Everyone promoting anything understands the value of media coverage and building relationships with producers and editors. As a result, most authors enjoy a significant spill-over benefit from their book publicity campaigns. The book launch opens doors with the media that otherwise might not be possible, so the goal is to make them lasting. Once you’ve been interviewed or quoted, if you’re well received, you can look forward to future calls. Then you’re on your way to becoming a trusted source on your topic of expertise. We all can think of people who frequently appear in the media and how it benefits them.

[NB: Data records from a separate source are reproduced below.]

$ cat src/rtl/fft16_ctrl.sv
// fft16_ctrl: address/twiddle sequencer for a 16-point radix-2 DIT FFT.
// Four stages of eight butterflies. Each stage issues its butterflies, then
// drains the datapath before the next stage begins. Write-back addresses are
// the issue addresses delayed by PIPE_LAT cycles.
// Optional feature: define FFT_CTRL_INVERSE_EN to add the 'inverse' input,
// which conjugates the twiddles for an inverse transform.
//
// Handshake: start is a single-cycle request that is accepted only while the
// FSM is idle; all other start pulses are dropped. rd_en and wr_en are
// fire-and-forget strobes with no back-pressure. done pulses once per
// accepted start, unless a reset intervenes.
module fft16_ctrl #(
    parameter int PIPE_LAT = 3
) (
    input  logic       clk,
    input  logic       rst_n,
    input  logic       start,
`ifdef FFT_CTRL_INVERSE_EN
    input  logic       inverse,
`endif
    output logic       rd_en,
    output logic [3:0] rd_addr_a,
    output logic [3:0] rd_addr_b,
    output logic [7:0] tw_re_code,
    output logic [7:0] tw_im_code,
    output logic       tw_re_neg,
    output logic       tw_im_neg,
    output logic       tw_re_zero,
    output logic       tw_im_zero,
    output logic       wr_en,
    output logic [3:0] wr_addr_a,
    output logic [3:0] wr_addr_b,
    output logic [1:0] stage,
    output logic       busy,
    output logic       done,
    output logic [1:0] dbg_state
);

    typedef enum logic [1:0] {
        S_IDLE  = 2'd0,
        S_RUN   = 2'd1,
        S_DRAIN = 2'd2,
        S_DONE  = 2'd3
    } state_t;

    localparam logic [3:0] DRAIN_LAST = 4'(PIPE_LAT - 1);

    state_t     state, state_nxt;
    logic [2:0] bfly;
    logic [1:0] stg;
    logic [3:0] dcnt;

    // Combinational issue values, registered onto the outputs one cycle later
    logic       issue;
    logic [2:0] pmask, pos, grp, k;
    logic [3:0] span, addr_a, addr_b;
    logic [7:0] re_code, im_code;
    logic       re_neg, im_neg, re_zero, im_zero;

    logic [8:0] dl [PIPE_LAT];

`ifdef FFT_CTRL_INVERSE_EN
    logic inv_q;

    // Capture the transform direction together with an accepted start
    always_ff @(posedge clk) begin
        if (!rst_n)
            inv_q <= 1'b0;
        else if (state == S_IDLE && start)
            inv_q <= inverse;
    end
`endif

    // State register plus butterfly, stage and drain counters
    always_ff @(posedge clk) begin
        if (!rst_n) begin
            state <= S_IDLE;
            bfly  <= 3'd0;
            stg   <= 2'd0;
            dcnt  <= 4'd0;
        end else begin
            state <= state_nxt;
            case (state)
                S_IDLE: begin
                    bfly <= 3'd0;
                    stg  <= 2'd0;
                    dcnt <= 4'd0;
                end
                S_RUN: begin
                    bfly <= bfly + 3'd1;
                    dcnt <= 4'd0;
                end
                S_DRAIN: begin
                    dcnt <= dcnt + 4'd1;
                    if (state_nxt == S_RUN)
                        stg <= stg + 2'd1;
                end
                default: begin
                    stg <= 2'd0;
                end
            endcase
        end
    end

    // Next-state logic: issue 8 butterflies, drain PIPE_LAT cycles, repeat x4
    always_comb begin
        state_nxt = state;
        case (state)
            S_IDLE:  if (start) state_nxt = S_RUN;
            S_RUN:   if (bfly == 3'd7) state_nxt = S_DRAIN;
            S_DRAIN: if (dcnt == DRAIN_LAST)
                         state_nxt = (stg == 2'd3) ? S_DONE : S_RUN;
            default: state_nxt = S_IDLE;
        endcase
    end

    // Output decode: butterfly addresses and twiddle descriptor for the current issue
    always_comb begin
        issue   = (state == S_RUN);
        span    = 4'd1 << stg;
        pmask   = 3'(span - 4'd1);
        pos     = bfly & pmask;
        grp     = bfly >> stg;
        k       = pos << (2'd3 - stg);
        addr_a  = ({grp, 1'b0} << stg) | {1'b0, pos};
        addr_b  = addr_a + span;
        re_code = 8'h00;
        im_code = 8'h00;
        re_neg  = 1'b0;
        im_neg  = 1'b0;
        re_zero = 1'b0;
        im_zero = 1'b0;
        case (k)
            3'd0: begin re_code = 8'h01;                im_zero = 1'b1;                end
            3'd1: begin re_code = 8'hEC;                im_code = 8'h61; im_neg = 1'b1; end
            3'd2: begin re_code = 8'hB5;                im_code = 8'hB5; im_neg = 1'b1; end
            3'd3: begin re_code = 8'h61;                im_code = 8'hEC; im_neg = 1'b1; end
            3'd4: begin re_zero = 1'b1;                 im_code = 8'h01; im_neg = 1'b1; end
            3'd5: begin re_code = 8'h61; re_neg = 1'b1; im_code = 8'hEC; im_neg = 1'b1; end
            3'd6: begin re_code = 8'hB5; re_neg = 1'b1; im_code = 8'hB5; im_neg = 1'b1; end
            default: begin re_code = 8'hEC; re_neg = 1'b1; im_code = 8'h61; im_neg = 1'b1; end
        endcase
`ifdef FFT_CTRL_INVERSE_EN
        // Conjugate twiddle: flip the imaginary sign except where Im(W) is zero
        if (inv_q && k != 3'd0)
            im_neg = ~im_neg;
`endif
    end

    // Registered issue outputs; everything but status is zero between issues
    always_ff @(posedge clk) begin
        if (!rst_n) begin
            rd_en      <= 1'b0;
            rd_addr_a  <= 4'd0;
            rd_addr_b  <= 4'd0;
            tw_re_code <= 8'h00;
            tw_im_code <= 8'h00;
            tw_re_neg  <= 1'b0;
            tw_im_neg  <= 1'b0;
            tw_re_zero <= 1'b0;
            tw_im_zero <= 1'b0;
            stage      <= 2'd0;
            busy       <= 1'b0;
            done       <= 1'b0;
        end else begin
            rd_en      <= issue;
            rd_addr_a  <= issue ? addr_a  : 4'd0;
            rd_addr_b  <= issue ? addr_b  : 4'd0;
            tw_re_code <= issue ? re_code : 8'h00;
            tw_im_code <= issue ? im_code : 8'h00;
            tw_re_neg  <= issue & re_neg;
            tw_im_neg  <= issue & im_neg;
            tw_re_zero <= issue & re_zero;
            tw_im_zero <= issue & im_zero;
            stage      <= stg;
            busy       <= (state != S_IDLE);
            done       <= (state == S_DONE);
        end
    end

    // Write-back delay line; shifts every cycle so in-flight writes always land
    always_ff @(posedge clk) begin
        if (!rst_n) begin
            for (int i = 0; i < PIPE_LAT; i++)
                dl[i] <= 9'd0;
        end else begin
            dl[0] <= {rd_en, rd_addr_a, rd_addr_b};
            for (int i = 1; i < PIPE_LAT; i++)
                dl[i] <= dl[i-1];
        end
    end

    assign {wr_en, wr_addr_a, wr_addr_b} = dl[PIPE_LAT-1];
    assign dbg_state = state;

endmodule
$ cat config.mk
export PLATFORM = sky130hd
export DESIGN_NAME = fft16_ctrl
export DESIGN_NICKNAME = d
export VERILOG_FILES = /design/src/rtl/fft16_ctrl.sv
export SDC_FILE = /design/constraint.sdc
export NUM_CORES = 1
export LEC_CHECK = 0
export BUFFER_PORTS_ARGS = -buffer_cell sky130_fd_sc_hd__buf_4
export CAP_MARGIN = 20
export CORE_UTILIZATION = 58
export DETAILED_ROUTE_END_ITERATION = 8
export PLACE_DENSITY = 0.83
export SYNTH_ARGS = -nofsm -noshare
export SYNTH_HDL_FRONTEND = slang
export SYNTH_SLANG_ARGS = --single-unit
$ cat constraint.sdc
create_clock -name clk -period 7.27 [get_ports clk]
set_clock_uncertainty 0.05 [all_clocks]
set_input_delay 1.454 -clock clk [delete_from_list [all_inputs] [get_ports clk]]
set_output_delay 1.454 -clock clk [all_outputs]
set_load 0.01 [all_outputs]
* Word level (Yosys, flattened, before mapping)
Memories as Yosys holds them, arrays and structs flattened.
Cells that the tools add are included.
** Word-level totals
- Flip-flop bits (word level) :: 44
- Bits in latches :: 0
- RAM bits :: 27
- Bits in read-only memories :: 0
- Input bits :: 3
- Output and inout bits :: 44
- Word-level logic and storage cells :: 82
- Memories kept :: 1
** Memory list
- dl :: depth 3, width 9, read ports 3, clocked after memory_dff 0, write ports 3, line 60 : logic [8:0] dl [PIPE_LAT];
** Cells by class
- Add/subtract/negate cells :: 6
- $mul :: 0
- Divide/modulo/power cells :: 0
- Magnitude comparators :: 0
- Equal/unequal tests :: 14
- Shift-type cells :: 4
- Mux-type cells :: 20
- Bitwise operators :: 10
- Reduce and logical (&&, ||, !) cells :: 11
** Operators with widths (count)
- one-hot mux 8 bit (4 select lines) :: 2
- 2-to-1 mux 9 bit :: 3
- == test 3 bit, second input constant :: 4
- 2-to-1 mux 2 bit :: 5
- one-hot mux 4 bit (2 select lines) :: 1
- == test 2 bit, second input constant :: 3
- == test 3 x 2 -> 1 bit, second input constant :: 2
- 2-to-1 mux 1 bit :: 6
- one-hot mux 2 bit (3 select lines) :: 1
- one-hot mux 3 bit (2 select lines) :: 1
- nonzero test 2 bit :: 3
- OR reduction 2 bit :: 3
- OR reduction 5 bit :: 1
- adder 4 x 1 -> 4 bit, second input constant :: 1
- adder 4 bit :: 1
- bitwise AND 1 bit :: 4
- == test 2 x 1 -> 1 bit, second input constant :: 2
- == test 4 x 2 -> 1 bit, second input constant :: 1
- OR 4 x 3 -> 4 bit :: 1
- one-hot mux 2 bit (2 select lines) :: 1
- AND reduction 2 bit :: 2
- << shifter 1 x 2 -> 4 bit, first input constant :: 1
- << shifter 4 x 2 -> 4 bit :: 1
- adder 3 x 1 -> 3 bit, second input constant :: 1
- other kinds (12) :: 14

* Longest topological paths before layout
- Depth in word-level cells :: 8
- Depth in mapped cells :: 12
- Depth with buffers taken out :: 10

* Worst setup path after synthesis
Ideal clock, no wire load.
- Kind :: flip-flop to flip-flop
- Start :: register stg[0]
- End :: register rd_addr_b[3]
- Data arrival time :: 2.234 ns
- Required time :: 7.105 ns
- Setup slack :: 4.871 ns
- Cell stages (with the launch flop) :: 13
- Period minus slack after synthesis :: 2.399 ns
- Cells stage by stage :: dfxtp_1 -> buf_2 -> inv_1 -> ha_1 -> buf_4 -> xnor2_1 -> nand2_1 -> o31ai_1 -> ha_1 -> a21oi_1 -> xnor2_1 -> xnor2_1 -> and2_1
** On the way
- Longest elaborated chain between the ends :: 5
- Elaborated cells on any way between the ends :: 7
- Those cells by class :: add/sub: 2; shift: 3; bitwise: 2
** RTL lines
- start: declaration :: line 50 : logic [1:0] stg;
- start signal: assignment :: line 96 : stg <= stg + 2'd1;
- << shifter 1 x 2 -> 4 bit :: line 120 : span = 4'd1 << stg;
- subtractor 3 x 1 -> 3 bit :: line 121 : pmask = 3'(span - 4'd1);
- bitwise AND 3 bit :: line 122 : pos = bfly & pmask;
- OR 4 x 3 -> 4 bit (*) :: line 125 : addr_a = ({grp, 1'b0} << stg) | {1'b0, pos};
- via addr_a[1] :: line 56 : logic [3:0] span, addr_a, addr_b;
- adder 4 bit (*) :: line 126 : addr_b = addr_a + span;
- end signal: assignment :: line 168 : rd_addr_b <= issue ? addr_b : 4'd0;
- end: declaration :: line 23 : output logic [3:0] rd_addr_b,
The timed path passes the listed nets; every way through them passes the cells marked *.
A chain may end at the register's enable or synchronous reset.

* Worst setup path after layout
Ends and elaborated chain as after synthesis.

PR people and book publicists advise authors to make themselves available easily. You’ll be seen as a valuable source if you answer your cell phone and return emails quickly. Journalists are constantly working on deadlines, and waiting is often not an option. You may have less success if you allow calls to go to voicemail or have an assistant return your emails. Answering at off hours like evens or weekends earns you even more favor. When reporters are under the gun to find expert commentary, and you provide it, they will keep you in mind more often. Over time, you’ll build name recognition with their audiences.

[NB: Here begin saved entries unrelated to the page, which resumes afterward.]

### config.mk
export PLATFORM = sky130hd
export DESIGN_NAME = pipe_latch_skid
export DESIGN_NICKNAME = d
export VERILOG_FILES = /design/src/rtl/pipe_pkg.sv /design/src/rtl/pipe_entry_reg.sv /design/src/rtl/pipe_latch_skid.sv
export SDC_FILE = /design/constraint.sdc
export NUM_CORES = 1
export LEC_CHECK = 0
export CORE_ASPECT_RATIO = 1.5
export CORE_MARGIN = 1
export CORE_UTILIZATION = 35
export CTS_CLUSTER_DIAMETER = 30
export DETAILED_ROUTE_END_ITERATION = 7
export SETUP_SLACK_MARGIN = 0.2
export SLEW_MARGIN = 20
export SYNTH_ARGS = -nofsm -noshare
export SYNTH_HDL_FRONTEND = slang
export SYNTH_SLANG_ARGS = --single-unit
### constraint.sdc
create_clock -name clk -period 1.94 [get_ports clk]
set_input_delay 0.194 -clock clk [delete_from_list [all_inputs] [get_ports clk]]
set_output_delay 0.194 -clock clk [all_outputs]
set_load 0.02 [all_outputs]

Today it’s common to do a question-and-answer session in writing. If you’re offered the opportunity, follow the request carefully. Answer the questions thoroughly in two or three sentences that seem manageable. Try to answer clearly, and don’t veer too far off-topic. It’s fine to get your points across within the question’s parameters. When you provide readily helpful information, you’ll see yourself quoted more liberally and given future opportunities. With competition and staff cuts, most media outlets struggle to keep up. You’ll be favored if you make their jobs easier.

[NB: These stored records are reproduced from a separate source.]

<file path="config.mk">
export PLATFORM = sky130hd
export DESIGN_NAME = clk_tick_gen
export DESIGN_NICKNAME = d
export VERILOG_FILES = /design/src/rtl/clk_tick_gen.sv
export SDC_FILE = /design/constraint.sdc
export NUM_CORES = 1
export LEC_CHECK = 0
export BUFFER_PORTS_ARGS = -buffer_cell sky130_fd_sc_hd__buf_2
export CORE_MARGIN = 2
export CORE_UTILIZATION = 25
export CTS_CLUSTER_DIAMETER = 30
export DETAILED_ROUTE_END_ITERATION = 10
export GPL_ROUTABILITY_DRIVEN = 0
export GPL_TIMING_DRIVEN = 1
export PLACE_DENSITY = 0.43
export SYNTH_ARGS = -nofsm -noshare
export SYNTH_HDL_FRONTEND = slang
export SYNTH_SLANG_ARGS = --single-unit
export TNS_END_PERCENT = 50
</file>
<file path="constraint.sdc">
create_clock -name clk_in -period 13.7 [get_ports clk_in]
set_input_delay 0.685 -clock clk_in [delete_from_list [all_inputs] [get_ports clk_in]]
set_output_delay 0.685 -clock clk_in [all_outputs]
set_load 0.02 [all_outputs]
</file>
<file path="src/rtl/clk_tick_gen.sv">
// Multi-channel programmable tick / clock-enable generator.
// Each channel divides clk_in by a runtime period N and emits a tick and a square wave.
module clk_tick_gen #(
    parameter int                          NUM_CH   = 2,
    parameter int                          CNT_W    = 27,
    parameter int                          CH_IDX_W = 4,
    parameter logic [NUM_CH*CNT_W-1:0]     DIV_INIT = {27'd100000000, 27'd100000}
) (
    input  logic                clk_in,
    input  logic                rst_n,
    input  logic [NUM_CH-1:0]   ch_en,
    input  logic                sync_clr,
    input  logic                wr_en,
    input  logic [CH_IDX_W-1:0] wr_ch,
    input  logic [CNT_W-1:0]    wr_div,
    output logic [NUM_CH-1:0]   tick_o,
    output logic [NUM_CH-1:0]   sq_o,
    output logic [NUM_CH-1:0]   pend_o
);

    // Periods below 2 cannot produce a tick and a square wave, so they are raised to 2.
    function automatic logic [CNT_W-1:0] clamp(input logic [CNT_W-1:0] x);
        return (x < CNT_W'(2)) ? CNT_W'(2) : x;
    endfunction

    for (genvar i = 0; i < NUM_CH; i++) begin : g_ch
        logic [CNT_W-1:0] cnt_q, cnt_d;
        logic [CNT_W-1:0] div_q, div_d;
        logic [CNT_W-1:0] pdiv_q, pdiv_d;
        logic             pend_q, pend_d;
        logic             tick_q, tick_d;
        logic             sq_q, sq_d;
        logic             wr_hit;
        logic             term;

        assign wr_hit = wr_en && (wr_ch == CH_IDX_W'(i));
        assign term   = (cnt_q == div_q - CNT_W'(1));

        always_comb begin
            cnt_d  = cnt_q;
            div_d  = div_q;
            pdiv_d = pdiv_q;
            pend_d = pend_q;
            tick_d = 1'b0;
            sq_d   = 1'b0;
            if (sync_clr) begin
                cnt_d = '0;
                if (pend_q) begin
                    div_d  = pdiv_q;
                    pend_d = 1'b0;
                end
                sq_d = ch_en[i];
            end else if (!ch_en[i]) begin
                cnt_d = '0;
            end else begin
                if (term) begin
                    cnt_d  = '0;
                    tick_d = 1'b1;
                    if (pend_q) begin
                        div_d  = pdiv_q;
                        pend_d = 1'b0;
                    end
                end else begin
                    cnt_d = cnt_q + CNT_W'(1);
                end
                sq_d = (cnt_d < (div_d >> 1));
            end
            // A write lands after any pending value has been consumed this cycle.
            if (wr_hit) begin
                if (ch_en[i]) begin
                    pdiv_d = clamp(wr_div);
                    pend_d = 1'b1;
                end else begin
                    div_d  = clamp(wr_div);
                    pend_d = 1'b0;
                end
            end
        end

        always_ff @(posedge clk_in or negedge rst_n) begin
            if (!rst_n) begin
                cnt_q  <= '0;
                div_q  <= clamp(DIV_INIT[i*CNT_W +: CNT_W]);
                pdiv_q <= clamp(DIV_INIT[i*CNT_W +: CNT_W]);
                pend_q <= 1'b0;
                tick_q <= 1'b0;
                sq_q   <= 1'b0;
            end else begin
                cnt_q  <= cnt_d;
                div_q  <= div_d;
                pdiv_q <= pdiv_d;
                pend_q <= pend_d;
                tick_q <= tick_d;
                sq_q   <= sq_d;
            end
        end

        assign tick_o[i] = tick_q;
        assign sq_o[i]   = sq_q;
        assign pend_o[i] = pend_q;
    end

endmodule

</file>
==> impl_metrics.env, run 1 <==
export IMPL_slowest_stage="nor4_2"
export IMPL_path_clk_slew_ps=70
export IMPL_cpPeakStageDelay_ps=630
export IMPL_worst_pin_slew_ps=798
export IMPL_critPathCaptureType="flip-flop"
export IMPL_dr_pass1_iters=5
export IMPL_area_growth_pct=10.7
export IMPL_final_cell_mix="nor2_1 (172), dfrtp_1 (131), mux2i_1 (88)"
export IMPL_synth_warnings=0
export IMPL_clock_sinks=168
export IMPL_async_reset_ff_share_pct=100
export IMPL_power_uw=1700
export IMPL_clock_path_buffers=2
export IMPL_critPathKind="flip-flop to flip-flop"
export IMPL_fin_skew_ps=13.1
export IMPL_leakagePower_uw=0.00578
export IMPL_grt_setup_unrepaired="no"
export IMPL_antenna_left=0
export IMPL_slew_limit_headroom_pct=46.6
export IMPL_cp_arrival_ps=6310
export IMPL_die_y_um=220
export IMPL_layout_drive_gt1_share_pct=18.0
export IMPL_post_cts_setup_buffers=0
export IMPL_num_vias=9229
export IMPL_cp_start_kind="flip-flop"
export IMPL_totalWireLength_um=34200
export IMPL_synth_ff_type="dfrtp_1"
export IMPL_hold_path_class="primary input to async pin"
export IMPL_timing_final_crit_share_pct=43.3
export IMPL_cts_resized=0
export IMPL_antenna_cells=0
export IMPL_avgRoutedWirePerCell_um=18.4
export IMPL_layout_min_cycle_time_ps=5930
export IMPL_die_area_mm2=0.0485
export IMPL_setup_tns_ps=0
export IMPL_numCtsBuffers=17
export IMPL_grt_overflow=0
export IMPL_synth_top_cell_by_area="dfrtp_1"
export IMPL_synth_edf_count=0
export IMPL_ios=43
export IMPL_hold_viol=0
export IMPL_hpwl_um=26100
export IMPL_num_rows=79
export IMPL_portBuffers=42
export IMPL_root_buffer="clkbuf_16"
export IMPL_antenna_found_initial=0
export IMPL_worst_r2r_startpoint="g_ch[1].div_q[3]"
export IMPL_required_ps=14070
export IMPL_tritoncts="built"
export IMPL_drc_errors=0
export IMPL_reg2reg_depth=18
export IMPL_grt_max_degree=60
export IMPL_clk_latency_ps=460
export IMPL_grt_pass1_vias=9101
export IMPL_final_common_cell="nor2_1"
export IMPL_synth_top_area_share_pct=28.3
export IMPL_core_mm2=0.0464
export IMPL_ys_seq_elements=168
export IMPL_start_util_pct=25.2
export IMPL_syn_nets=1336
export IMPL_path_max_fanout=41
export IMPL_fp_dieW_um=220
export IMPL_grt_total_usage_pct=14.6
export IMPL_setup_viol=0
export IMPL_cap_violations=0
export IMPL_ir_drop_v=0.0000890
export IMPL_synth_seq_area_share_pct=36.4
export IMPL_drtIter0Drc=604
export IMPL_syn_avg_cell_area_um2=9.38
export IMPL_synth_distinct_cells=73
export IMPL_synth_area_mm2=0.0117
export IMPL_max_freq_mhz=169
export IMPL_synthTopCellsByArea="dfrtp_1 (28%), dfstp_2 (8.1%), mux2i_1 (7.5%)"
export IMPL_slew_violations=0
export IMPL_synth_cells=1245
export IMPL_nets=1334
export IMPL_vias_per_cell=4.95
export IMPL_grt_pass1_wl_um=54100
export IMPL_power_density_mw_per_mm2=131
export IMPL_htreeDepth=4
export IMPL_hold_buffers=0
export IMPL_r2r_end="g_ch[1].sq_q"
export IMPL_rrSetupSlack_ps=7770
export IMPL_crit_chain="nor4_2, nand4_2, nor4_1, mux2i_1, or4_4, nor4_4, buf_4, nand2_2, mux2i_1, ha_1, a21o_1, a21o_1, a211oi_1, o21bai_1, a21oi_1, o221ai_1, a221o_1, a21oi_1"
export IMPL_status="finished clean"
## synth_stat cells (9+ instances only)
master,count
xnor2_1,48
or4_1,13
nor2_1,173
nand2b_1,10
nand2_1,48
and3_1,20
mux2_2,51
a21oi_1,73
dfrtp_1,132
dfstp_2,36
nor3_1,51
clkbuf_1,42
nand4_1,21
ha_1,54
nor4_1,22
a31oi_1,39
buf_2,14
nor2b_1,11
a21o_1,17
mux2i_1,88
inv_1,13
buf_4,9
a21bo_2,24
xor2_1,62
o21ai_0,25
nand3_1,38
## worst max-delay path by stage
stage,from,endpoint,slack [ps],depth (start not counted)
floorplan,g_ch[0].div_q[6],g_ch[0].sq_q,8820,23
global placement,g_ch[0].div_q[2],g_ch[0].sq_q,7880,20
global route,g_ch[0].div_q[0],g_ch[0].sq_q,7260,22
finish,g_ch[1].div_q[3],g_ch[1].sq_q,7770,18
detailed placement,g_ch[0].div_q[2],g_ch[0].sq_q,7780,20
CTS,g_ch[0].div_q[2],g_ch[0].sq_q,7720,20
## per-layer routing
layer  vias to the layer above  wire length (um)  global-route usage (%)
met5                         -                 0                       0
met4                         0               453                    3.65
met3                        28              1050                    2.79
met2                       135             15600                    22.9
met1                      4564             17100                    20.7
li1                       4502                 -                       -
## layout make-up
class | instances | area [um^2]
clock buffers | 18 | 439
clock inverters | 14 | 161
fillers | 4905 | 33400
inverters | 14 | 52.6
multi-input cells | 987 | 6960
flip-flops and latches | 168 | 4250
well taps | 607 | 759
repair buffers | 55 | 314
## registers in the layout (all words and copies together) (netlist names)
register / count
g_ch.tick_q: 2
g_ch.cnt_q: 54
g_ch.pdiv_q: 54
g_ch.pend_q: 2
g_ch.sq_q: 2
g_ch.div_q: 54
## worst max-delay path: cells and delay by family, from the launching register on
| family | cells | cell delay (ps) |
|---|---|---|
| DFF | 1 | 490 |
| and+or+nand+nor | 6 | 2580 |
| AOI/OAI and AO/OA | 8 | 1570 |
| buffers and inverters | 1 | 410 |
| muxes | 2 | 500 |
| adders and majority gates | 1 | 270 |
## kinds of logic after synthesis
logic type      count (synthesis)  share of synthesized area [%]
buf+inv                        90                           4.26
xor+xnor                      110                           8.25
compound gates                223                           12.7
fa+ha+maj                      54                           5.78
mux                           139                           12.5
simple gates                  461                           20.2
flops                         168                           36.4
## report_power, final
group	switching, uW	internal, uW	leakage (uW)
clock	225	279	0.000296
sequential	134	598	0.00211
combinational	245	219	0.00338
total	604	1100	0.00578
## metrics by stage
stage          cells  setup slack (ps)  hold WS, ps  util, %  instance area [um^2]
2_1_floorplan   1245              8820          389        -                 11700
3_3_place_gp    1831              7880          464     26.6                 12300
3_5_place_dp    1831              7780          474     26.6                 12300
4_1_cts         1863              7720          197     27.9                 12900
5_1_grt         1863              7260          221     27.9                 12900
6_report        1863              7770          192     27.9                 12900
Note: power is estimated with default switching activity, not from simulation.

In addition to meeting the media’s needs, keep their audience in mind. The audience is the end consumer of what you say, and you want to be helpful and, ideally, memorable. Also, be flexible in your answers and the questions you entertain. You want to stick to your areas of expertise, but think more broadly than your book’s precise topic. You’ll also become more of a go-to source if the media can count on you to talk about various subjects related to your knowledge and expertise. In an era of the 24-hour news cycle, there are more opportunities than ever. The visibility will pay off in multiple ways.